Avicii odszedł ponad 5 lat temu
Tim Bergling, bo tak naprawdę nazywał się Avicii, był jedną z największych gwiazd minionej dekady. Muzyk tworzył elektroniczne kompozycje, które często można było usłyszeć na klubowych parkietach. Poza tym grafik jego występów pękał w szwach, bo wielu menadżerów chciało, by Tim zagrał na ich wydarzeniu.
Niestety, dynamicznie rozwijającą się karierę artysty przerwała przedwczesna śmierć. Avicii odszedł niespodziewanie, 20 kwietnia 2018 roku, pozostawiając po sobie jedynie swoją twórczość. Muzyk odebrał sobie życie podczas wakacji w Maskacie – stolicy Omanu. Wiele osób wciąż zadaje sobie pytanie, dlaczego 28-latek popełnił samobójstwo.
Co doprowadził do tej tragedii?
Szwedzki DJ nie radził sobie najlepiej z błyskawicznie zdobytą sławą. Niemal od początku kariery Bergling zmagał się z problemami psychicznymi i uzależnieniem od alkoholu. Poza tym miał wypełniony po brzegi grafik koncertowy, co wywołało u niego lęk przed publicznymi występami. Brakowało mu jednej rzeczy – poświęcenia się tworzeniu muzyki.

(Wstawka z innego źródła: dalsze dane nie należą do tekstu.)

### src/rtl/fetch_unit.sv
// Front end of the 8-bit core: phase strobe generator, program counter,
// one-ahead prefetch and instruction register with jump/skip NOP injection.
module fetch_unit #(
  parameter int              PC_W         = 8,
  parameter logic [PC_W-1:0] RESET_VECTOR = '0,
  parameter logic [7:0]      NOP_OP       = 8'h00
) (
  input  logic            clk,
  input  logic            rst,
  input  logic            hold,
  input  logic            jump_req,
  input  logic [PC_W-1:0] jump_addr,
  input  logic            skip_req,
  input  logic [7:0]      prog_data,
  output logic [PC_W-1:0] prog_addr,
  output logic [PC_W-1:0] exec_pc,
  output logic [7:0]      inst_reg,
  output logic            inst_valid,
  output logic            q1,
  output logic            q2,
  output logic            q3,
  output logic            q4
);

  typedef enum logic [1:0] {
    PH_Q1 = 2'd0,
    PH_Q2 = 2'd1,
    PH_Q3 = 2'd2,
    PH_Q4 = 2'd3
  } phase_e;

  phase_e          phase_q, phase_d;
  logic [3:0]      stb_q, stb_d;
  logic [PC_W-1:0] pc_q, pc_d;
  logic [PC_W-1:0] epc_q, epc_d;
  logic [PC_W-1:0] tgt_q, tgt_d;
  logic [7:0]      ir_q, ir_d;
  logic            iv_q, iv_d;
  logic            jp_q, jp_d;
  logic            sp_q, sp_d;

  always_comb begin
    phase_d = phase_q;
    pc_d    = pc_q;
    epc_d   = epc_q;
    tgt_d   = tgt_q;
    ir_d    = ir_q;
    iv_d    = iv_q;
    jp_d    = jp_q;
    sp_d    = sp_q;
    if (!hold) begin
      unique case (phase_q)
        PH_Q1: phase_d = PH_Q2;
        PH_Q2: phase_d = PH_Q3;
        PH_Q3: phase_d = PH_Q4;
        PH_Q4: phase_d = PH_Q1;
      endcase
      if (phase_q == PH_Q3) begin
        if (jump_req) begin
          jp_d  = 1'b1;
          tgt_d = jump_addr;
        end else if (skip_req) begin
          sp_d = 1'b1;
        end
      end
      // Flags are only set in Q3, so at most one is pending here.
      if (phase_q == PH_Q4) begin
        jp_d = 1'b0;
        sp_d = 1'b0;
        unique case (1'b1)
          jp_q: begin
            pc_d  = tgt_q;
            epc_d = tgt_q;
            ir_d  = NOP_OP;
            iv_d  = 1'b0;
          end
          sp_q: begin
            pc_d  = pc_q + PC_W'(1);
            epc_d = pc_q;
            ir_d  = NOP_OP;
            iv_d  = 1'b0;
          end
          default: begin
            pc_d  = pc_q + PC_W'(1);
            epc_d = pc_q;
            ir_d  = prog_data;
            iv_d  = 1'b1;
          end
        endcase
      end
    end
  end

  always_comb begin
    stb_d = 4'b0000;
    unique case (phase_d)
      PH_Q1: stb_d = 4'b0001;
      PH_Q2: stb_d = 4'b0010;
      PH_Q3: stb_d = 4'b0100;
      PH_Q4: stb_d = 4'b1000;
    endcase
  end

  always_ff @(posedge clk) begin
    if (rst) begin
      phase_q <= PH_Q1;
      stb_q   <= 4'b0001;
      pc_q    <= RESET_VECTOR;
      epc_q   <= RESET_VECTOR;
      tgt_q   <= RESET_VECTOR;
      ir_q    <= NOP_OP;
      iv_q    <= 1'b0;
      jp_q    <= 1'b0;
      sp_q    <= 1'b0;
    end else begin
      phase_q <= phase_d;
      stb_q   <= stb_d;
      pc_q    <= pc_d;
      epc_q   <= epc_d;
      tgt_q   <= tgt_d;
      ir_q    <= ir_d;
      iv_q    <= iv_d;
      jp_q    <= jp_d;
      sp_q    <= sp_d;
    end
  end

  assign prog_addr  = pc_q;
  assign exec_pc    = epc_q;
  assign inst_reg   = ir_q;
  assign inst_valid = iv_q;
  assign q1         = stb_q[0];
  assign q2         = stb_q[1];
  assign q3         = stb_q[2];
  assign q4         = stb_q[3];

endmodule
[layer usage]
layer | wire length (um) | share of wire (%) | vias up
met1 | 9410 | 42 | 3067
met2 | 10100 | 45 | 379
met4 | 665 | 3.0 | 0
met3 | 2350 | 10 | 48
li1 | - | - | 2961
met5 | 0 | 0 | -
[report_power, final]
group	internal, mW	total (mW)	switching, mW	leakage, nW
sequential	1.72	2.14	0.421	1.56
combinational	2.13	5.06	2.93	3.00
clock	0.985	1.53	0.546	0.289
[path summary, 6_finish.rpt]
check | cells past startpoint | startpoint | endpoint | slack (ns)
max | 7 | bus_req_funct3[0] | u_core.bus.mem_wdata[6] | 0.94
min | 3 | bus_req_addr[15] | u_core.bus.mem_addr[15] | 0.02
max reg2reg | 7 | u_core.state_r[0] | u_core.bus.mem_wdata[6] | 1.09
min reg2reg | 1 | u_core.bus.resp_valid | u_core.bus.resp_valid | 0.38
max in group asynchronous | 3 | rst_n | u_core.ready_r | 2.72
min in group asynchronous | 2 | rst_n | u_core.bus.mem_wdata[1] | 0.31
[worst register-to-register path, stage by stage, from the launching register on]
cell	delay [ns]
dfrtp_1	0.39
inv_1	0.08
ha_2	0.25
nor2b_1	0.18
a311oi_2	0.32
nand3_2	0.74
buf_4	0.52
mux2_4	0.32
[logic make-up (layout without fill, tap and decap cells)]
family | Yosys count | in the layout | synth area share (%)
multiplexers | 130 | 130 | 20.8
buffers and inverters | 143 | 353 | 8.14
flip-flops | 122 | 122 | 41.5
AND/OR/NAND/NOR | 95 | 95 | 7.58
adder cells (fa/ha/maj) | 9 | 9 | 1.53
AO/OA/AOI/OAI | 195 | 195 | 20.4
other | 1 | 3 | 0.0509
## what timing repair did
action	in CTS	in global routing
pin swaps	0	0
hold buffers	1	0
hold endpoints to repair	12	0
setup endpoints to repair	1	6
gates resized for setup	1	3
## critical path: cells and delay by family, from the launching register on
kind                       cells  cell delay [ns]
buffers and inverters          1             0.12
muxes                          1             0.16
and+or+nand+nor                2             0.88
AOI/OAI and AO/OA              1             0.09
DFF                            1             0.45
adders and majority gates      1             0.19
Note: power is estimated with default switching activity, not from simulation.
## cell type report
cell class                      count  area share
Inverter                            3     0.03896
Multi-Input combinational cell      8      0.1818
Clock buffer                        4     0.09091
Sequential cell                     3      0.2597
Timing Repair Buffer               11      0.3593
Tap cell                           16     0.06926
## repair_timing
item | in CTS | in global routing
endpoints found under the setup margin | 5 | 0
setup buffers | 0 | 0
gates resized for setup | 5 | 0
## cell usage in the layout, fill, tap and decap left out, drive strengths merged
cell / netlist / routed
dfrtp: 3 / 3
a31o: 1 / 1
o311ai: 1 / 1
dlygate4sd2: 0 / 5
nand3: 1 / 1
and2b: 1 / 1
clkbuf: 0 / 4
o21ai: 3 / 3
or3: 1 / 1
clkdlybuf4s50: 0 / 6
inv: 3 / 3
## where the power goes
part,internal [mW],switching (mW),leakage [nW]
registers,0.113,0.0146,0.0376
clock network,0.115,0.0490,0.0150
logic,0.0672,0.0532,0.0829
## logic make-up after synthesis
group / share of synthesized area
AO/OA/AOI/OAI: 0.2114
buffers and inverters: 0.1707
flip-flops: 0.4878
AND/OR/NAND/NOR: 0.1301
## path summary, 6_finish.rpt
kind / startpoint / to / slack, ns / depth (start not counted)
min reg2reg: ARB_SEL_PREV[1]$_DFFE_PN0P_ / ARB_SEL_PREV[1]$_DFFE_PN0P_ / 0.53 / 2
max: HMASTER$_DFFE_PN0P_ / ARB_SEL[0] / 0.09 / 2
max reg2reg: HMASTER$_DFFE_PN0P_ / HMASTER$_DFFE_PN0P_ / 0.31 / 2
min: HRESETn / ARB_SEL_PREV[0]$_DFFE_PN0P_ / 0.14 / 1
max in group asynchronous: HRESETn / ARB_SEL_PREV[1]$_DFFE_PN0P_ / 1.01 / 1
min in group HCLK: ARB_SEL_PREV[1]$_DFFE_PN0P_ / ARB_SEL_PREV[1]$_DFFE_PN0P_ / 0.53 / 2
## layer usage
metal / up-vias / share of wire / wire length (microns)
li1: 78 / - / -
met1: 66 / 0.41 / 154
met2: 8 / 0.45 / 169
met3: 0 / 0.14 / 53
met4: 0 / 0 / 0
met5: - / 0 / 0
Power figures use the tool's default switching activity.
$ cat src/rtl/alu_seq.sv
// Clocked WIDTH-bit ALU with valid/ready handshakes on both sides.
// Single-cycle ops finish at accept; shifts and rotates step one bit per cycle.
module alu_seq #(
  parameter int WIDTH = 8,
  parameter int CNT_W = $clog2(WIDTH) + 1
) (
  input  logic             CLK,
  input  logic             RST,
  input  logic             IN_VALID,
  output logic             IN_READY,
  input  logic [WIDTH-1:0] DATA1,
  input  logic [WIDTH-1:0] DATA2,
  input  logic [3:0]       OPCODE,
  output logic             OUT_VALID,
  input  logic             OUT_READY,
  output logic [WIDTH-1:0] DATAOUT,
  output logic [4:0]       FLAGS
);

  localparam int SH_W = $clog2(WIDTH);
  localparam logic [WIDTH-1:0] W_DATA = WIDTH'(WIDTH);

  localparam logic [3:0] OP_ADD = 4'b0000;
  localparam logic [3:0] OP_SUB = 4'b0001;
  localparam logic [3:0] OP_AND = 4'b0010;
  localparam logic [3:0] OP_OR  = 4'b0011;
  localparam logic [3:0] OP_XOR = 4'b0100;
  localparam logic [3:0] OP_NOT = 4'b0101;
  localparam logic [3:0] OP_CMP = 4'b0110;
  localparam logic [3:0] OP_SHL = 4'b0111;
  localparam logic [3:0] OP_SHR = 4'b1000;
  localparam logic [3:0] OP_ROL = 4'b1001;
  localparam logic [3:0] OP_ROR = 4'b1010;

  typedef enum logic [1:0] {
    IDLE  = 2'd0,
    SHIFT = 2'd1,
    DONE  = 2'd2
  } state_t;

  state_t             state_r, state_s;
  logic [3:0]         op_r, op_s;
  logic [WIDTH-1:0]   work_r, work_s;
  logic [CNT_W-1:0]   cnt_r, cnt_s;
  logic [WIDTH-1:0]   dataout_r, dataout_s;
  logic [4:0]         flags_r, flags_s;
  logic               in_ready_r, out_valid_r;

  logic [WIDTH:0]     sum_s, diff_s;
  logic [WIDTH-1:0]   alu_res_s;
  logic [4:0]         alu_flags_s;
  logic               is_shift_s;
  logic [CNT_W-1:0]   shift_cnt_s;
  logic [WIDTH-1:0]   step_s;
  logic               step_cf_s;

  function automatic logic [4:0] pack_flags(input logic gt, input logic ovf,
                                            input logic cf, input logic nf,
                                            input logic zf);
    return {gt, ovf, cf, nf, zf};
  endfunction

  assign sum_s  = {1'b0, DATA1} + {1'b0, DATA2};
  assign diff_s = {1'b0, DATA1} - {1'b0, DATA2};
  assign is_shift_s = (OPCODE >= OP_SHL) && (OPCODE <= OP_ROR);

  // Single-cycle result and flags straight from the operand inputs.
  always_comb begin
    alu_res_s   = {WIDTH{1'b0}};
    alu_flags_s = 5'b00000;
    case (OPCODE)
      OP_ADD: begin
        alu_res_s   = sum_s[WIDTH-1:0];
        alu_flags_s = pack_flags(1'b0,
                                 (DATA1[WIDTH-1] == DATA2[WIDTH-1]) && (sum_s[WIDTH-1] != DATA1[WIDTH-1]),
                                 sum_s[WIDTH], sum_s[WIDTH-1], sum_s[WIDTH-1:0] == {WIDTH{1'b0}});
      end
      OP_SUB: begin
        alu_res_s   = diff_s[WIDTH-1:0];
        alu_flags_s = pack_flags(1'b0,
                                 (DATA1[WIDTH-1] != DATA2[WIDTH-1]) && (diff_s[WIDTH-1] != DATA1[WIDTH-1]),
                                 diff_s[WIDTH], diff_s[WIDTH-1], diff_s[WIDTH-1:0] == {WIDTH{1'b0}});
      end
      OP_AND: begin
        alu_res_s   = DATA1 & DATA2;
        alu_flags_s = pack_flags(1'b0, 1'b0, 1'b0, alu_res_s[WIDTH-1], alu_res_s == {WIDTH{1'b0}});
      end
      OP_OR: begin
        alu_res_s   = DATA1 | DATA2;
        alu_flags_s = pack_flags(1'b0, 1'b0, 1'b0, alu_res_s[WIDTH-1], alu_res_s == {WIDTH{1'b0}});
      end
      OP_XOR: begin
        alu_res_s   = DATA1 ^ DATA2;
        alu_flags_s = pack_flags(1'b0, 1'b0, 1'b0, alu_res_s[WIDTH-1], alu_res_s == {WIDTH{1'b0}});
      end
      OP_NOT: begin
        alu_res_s   = ~DATA1;
        alu_flags_s = pack_flags(1'b0, 1'b0, 1'b0, alu_res_s[WIDTH-1], alu_res_s == {WIDTH{1'b0}});
      end
      OP_CMP: begin
        // CMP only updates flags; the previous result stays on DATAOUT.
        alu_res_s   = dataout_r;
        alu_flags_s = pack_flags(DATA1 > DATA2, 1'b0, diff_s[WIDTH], 1'b0, DATA1 == DATA2);
      end
      default: begin
        alu_res_s   = {WIDTH{1'b0}};
        alu_flags_s = 5'b00000;
      end
    endcase
  end

  // Effective shift count: logical shifts saturate at WIDTH, rotates wrap.
  always_comb begin
    shift_cnt_s = {CNT_W{1'b0}};
    if ((OPCODE == OP_SHL) || (OPCODE == OP_SHR)) begin
      if (DATA2 >= W_DATA) begin
        shift_cnt_s = CNT_W'(WIDTH);
      end else begin
        shift_cnt_s = CNT_W'(DATA2);
      end
    end else begin
      shift_cnt_s = CNT_W'(DATA2[SH_W-1:0]);
    end
  end

  // One-bit step of the working register and the bit that crosses the end.
  always_comb begin
    step_s    = work_r;
    step_cf_s = 1'b0;
    case (op_r)
      OP_SHL: begin
        step_s    = {work_r[WIDTH-2:0], 1'b0};
        step_cf_s = work_r[WIDTH-1];
      end
      OP_SHR: begin
        step_s    = {1'b0, work_r[WIDTH-1:1]};
        step_cf_s = work_r[0];
      end
      OP_ROL: begin
        step_s    = {work_r[WIDTH-2:0], work_r[WIDTH-1]};
        step_cf_s = work_r[WIDTH-1];
      end
      OP_ROR: begin
        step_s    = {work_r[0], work_r[WIDTH-1:1]};
        step_cf_s = work_r[0];
      end
      default: begin
        step_s    = work_r;
        step_cf_s = 1'b0;
      end
    endcase
  end

  // Next-state and next-datapath logic.
  always_comb begin
    state_s   = state_r;
    op_s      = op_r;
    work_s    = work_r;
    cnt_s     = cnt_r;
    dataout_s = dataout_r;
    flags_s   = flags_r;
    case (state_r)
      IDLE: begin
        if (IN_VALID) begin
          op_s = OPCODE;
          if (is_shift_s) begin
            work_s = DATA1;
            cnt_s  = shift_cnt_s;
            if (shift_cnt_s == {CNT_W{1'b0}}) begin
              dataout_s = DATA1;
              flags_s   = pack_flags(1'b0, 1'b0, 1'b0, DATA1[WIDTH-1], DATA1 == {WIDTH{1'b0}});
              state_s   = DONE;
            end else begin
              state_s = SHIFT;
            end
          end else begin
            dataout_s = alu_res_s;
            flags_s   = alu_flags_s;
            state_s   = DONE;
          end
        end else begin
          state_s = IDLE;
        end
      end
      SHIFT: begin
        work_s = step_s;
        cnt_s  = cnt_r - CNT_W'(1);
        if (cnt_r == CNT_W'(1)) begin
          dataout_s = step_s;
          flags_s   = pack_flags(1'b0, 1'b0, step_cf_s, step_s[WIDTH-1], step_s == {WIDTH{1'b0}});
          state_s   = DONE;
        end else begin
          state_s = SHIFT;
        end
      end
      DONE: begin
        if (OUT_READY) begin
          state_s = IDLE;
        end else begin
          state_s = DONE;
        end
      end
      default: begin
        state_s = IDLE;
      end
    endcase
  end

  // State and output registers; reset discards any in-flight operation.
  always_ff @(posedge CLK) begin
    if (RST) begin
      state_r     <= IDLE;
      op_r        <= 4'b0000;
      work_r      <= {WIDTH{1'b0}};
      cnt_r       <= {CNT_W{1'b0}};
      dataout_r   <= {WIDTH{1'b0}};
      flags_r     <= 5'b00000;
      in_ready_r  <= 1'b1;
      out_valid_r <= 1'b0;
    end else begin
      state_r     <= state_s;
      op_r        <= op_s;
      work_r      <= work_s;
      cnt_r       <= cnt_s;
      dataout_r   <= dataout_s;
      flags_r     <= flags_s;
      in_ready_r  <= (state_s == IDLE);
      out_valid_r <= (state_s == DONE);
    end
  end

  assign IN_READY  = in_ready_r;
  assign OUT_VALID = out_valid_r;
  assign DATAOUT   = dataout_r;
  assign FLAGS     = flags_r;

endmodule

Ostatnie dni swojego życia Avicii spędził na wakacjach. Już wtedy był w fatalnym stanie psychicznym. Na chwilę przed śmiercią Tim zadzwonił do swoich bliskich, którzy natychmiast polecieli samolotem do Omanu. Niestety nie zdążyli, wylądowali o dwie godziny za późno. Tragiczna wiadomość o odejściu Avicii'ego wstrząsnęła całą branżą muzyczną.
Rodzina podjęła decyzję o wydaniu trzeciego albumu artysty, nad którym pracował przed śmiercią. Promujący ją singiel "SOS" jest uznawany przez fanów za ostatnie wołanie Tima o pomoc, która nigdy nie nadeszła.
Czy mnie słyszysz? S.O.S.
Pomóż uspokoić mój umysł – brzmią słowa piosenki.